The Justice Department has sued real estate tech firm RealPage for allegedly allowing landlords to use its software to illegally collude to raise rents for tenants nationwide.

The bombshell lawsuit — filed jointly with eight states: California, Colorado, Connecticut, Minnesota, North Carolina, Oregon, Tennessee and Washington state — alleges that RealPage helped landlords fix prices that jacked up monthly rents for millions of tenants.

The Justice Department points to statements by RealPage executives that it says show they realized they were helping to dampen competition in the rental housing market.

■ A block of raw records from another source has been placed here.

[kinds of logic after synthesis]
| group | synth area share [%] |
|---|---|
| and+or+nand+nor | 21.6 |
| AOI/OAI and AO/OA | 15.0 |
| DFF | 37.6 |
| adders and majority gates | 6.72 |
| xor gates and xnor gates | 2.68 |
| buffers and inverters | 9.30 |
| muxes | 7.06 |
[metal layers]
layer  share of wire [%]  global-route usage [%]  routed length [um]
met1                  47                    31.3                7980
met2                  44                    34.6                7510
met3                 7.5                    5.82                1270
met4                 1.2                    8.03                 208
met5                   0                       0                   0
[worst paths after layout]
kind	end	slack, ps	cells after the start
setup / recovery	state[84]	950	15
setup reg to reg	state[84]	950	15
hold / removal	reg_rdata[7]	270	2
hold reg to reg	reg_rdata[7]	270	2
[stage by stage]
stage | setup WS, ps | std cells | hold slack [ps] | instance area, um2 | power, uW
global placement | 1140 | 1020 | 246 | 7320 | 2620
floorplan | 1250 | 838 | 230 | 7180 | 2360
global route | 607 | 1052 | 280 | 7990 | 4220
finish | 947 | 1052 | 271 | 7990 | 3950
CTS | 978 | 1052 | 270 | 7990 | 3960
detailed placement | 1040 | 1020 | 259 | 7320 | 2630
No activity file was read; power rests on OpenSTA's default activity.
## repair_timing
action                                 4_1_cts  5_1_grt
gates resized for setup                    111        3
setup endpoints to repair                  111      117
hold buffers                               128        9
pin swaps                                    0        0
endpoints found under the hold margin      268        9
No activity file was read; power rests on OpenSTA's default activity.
===== src/verilog/ep_tx_pkg.sv =====
// Constants shared by the endpoint transmit control block
package ep_tx_pkg;
  localparam int          NUM_EP        = 16;
  localparam int          EP_IDX_W      = 4;
  // Register map, byte offsets on the plain register port
  localparam logic [7:0]  TX_CTRL_BASE  = 8'hf0;  // endpoint_tx_control, index 0..15
  localparam logic [7:0]  RX_STAT_BASE  = 8'he0;  // endpoint_rx_control status copy
  localparam logic [7:0]  IRQ_CFG_OFS   = 8'hd0;  // group enables and priorities
  localparam logic [7:0]  TX_CTRL_RST   = 8'h00;
  localparam logic [7:0]  IRQ_CFG_RST   = 8'h00;
  // Field positions of endpoint_tx_control
  localparam int          F_DONE        = 7;
  localparam int          F_TOG         = 6;
  localparam int          F_STAT_HI     = 5;
  localparam int          F_STAT_LO     = 4;
  localparam int          F_KIND_HI     = 3;
  localparam int          F_KIND_LO     = 2;
  localparam int          F_CTRL_EP     = 1;
  localparam int          F_ISO         = 0;
  // Field positions of the group configuration register
  localparam int          F_TIMED_EN    = 7;
  localparam int          F_UNTIMED_EN  = 3;
  // Status codes, both directions
  localparam logic [1:0]  ST_DISABLED   = 2'h0;
  localparam logic [1:0]  ST_STALL      = 2'h1;
  localparam logic [1:0]  ST_NAK        = 2'h2;
  localparam logic [1:0]  ST_VALID      = 2'h3;
  // Token kinds, upper two PID bits
  localparam logic [1:0]  TOK_OUT       = 2'h0;
  localparam logic [1:0]  TOK_IN        = 2'h2;
  localparam logic [1:0]  TOK_SETUP     = 2'h3;
  // Link events
  typedef enum logic [2:0] {
    EV_NONE     = 3'h0,
    EV_TOKEN    = 3'h1,   // token addressed to endpoint, kind on tok_kind
    EV_TX_END   = 3'h2,   // data packet sent
    EV_ACK      = 3'h3,   // host handshake ACK after our data
    EV_RX_OK    = 3'h4,   // OUT/SETUP data received and accepted
    EV_FAIL     = 3'h5    // NAK, STALL, error or toggle mismatch
  } link_ev_t;
  // Answer to a token
  typedef enum logic [2:0] {
    ANS_NONE    = 3'b001,
    ANS_NAK     = 3'b010,
    ANS_STALL   = 3'b100,
    ANS_DATA    = 3'b011,
    ANS_ACCEPT  = 3'b101
  } answer_t;
endpackage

“There is greater good in everybody succeeding versus essentially trying to compete against one another in a way that actually keeps the entire industry down,” one executive said, according to the Justice Department.

The software system, YieldStar, was designed to help property managers and landlords maximize revenue by using advanced algorithms and data analytics to determine optimal rent prices for apartments and other rental units based on factors such as market trends, demand, occupancy rates and competitor pricing.

The Justice Department is alleging that landlords are secretly sharing the information produced by the software in order to set rent prices higher than what they would be in a competitive market.

Jennifer Bowcock, a spokesperson for RealPage, told the New York Times that the company’s software was “purposely built to be legally compliant.”

The Post has sought comment from RealPage.

RealPage is also being accused by the federal government of illegally monopolizing the market for property management software for multi-family dwellings in the US.

“Americans should not have to pay more in rent because a company has found a new way to scheme with landlords to break the law,” Attorney General Merrick Garland said in a statement.

In October 2022, tenants filed a class-action lawsuit against RealPage and several large property management companies that were accused of using the pricing software to drive up rents in violation of federal antitrust laws.

In February this year, two companies that own and operate multifamily residential properties agreed to settle the claims. RealPage has denied any wrongdoing.

RealPage was founded in 1998 by businessman and entrepreneur Steve Winn, who sought to create a platform that would streamline property management processes through the use of software and data analytics.

Winn grew the company before taking it public in 2010, when it was listed on the Nasdaq index. In 2021, Winn sold RealPage to private equity giant Thoma Bravo in an all-cash deal valued at $10.2 billion.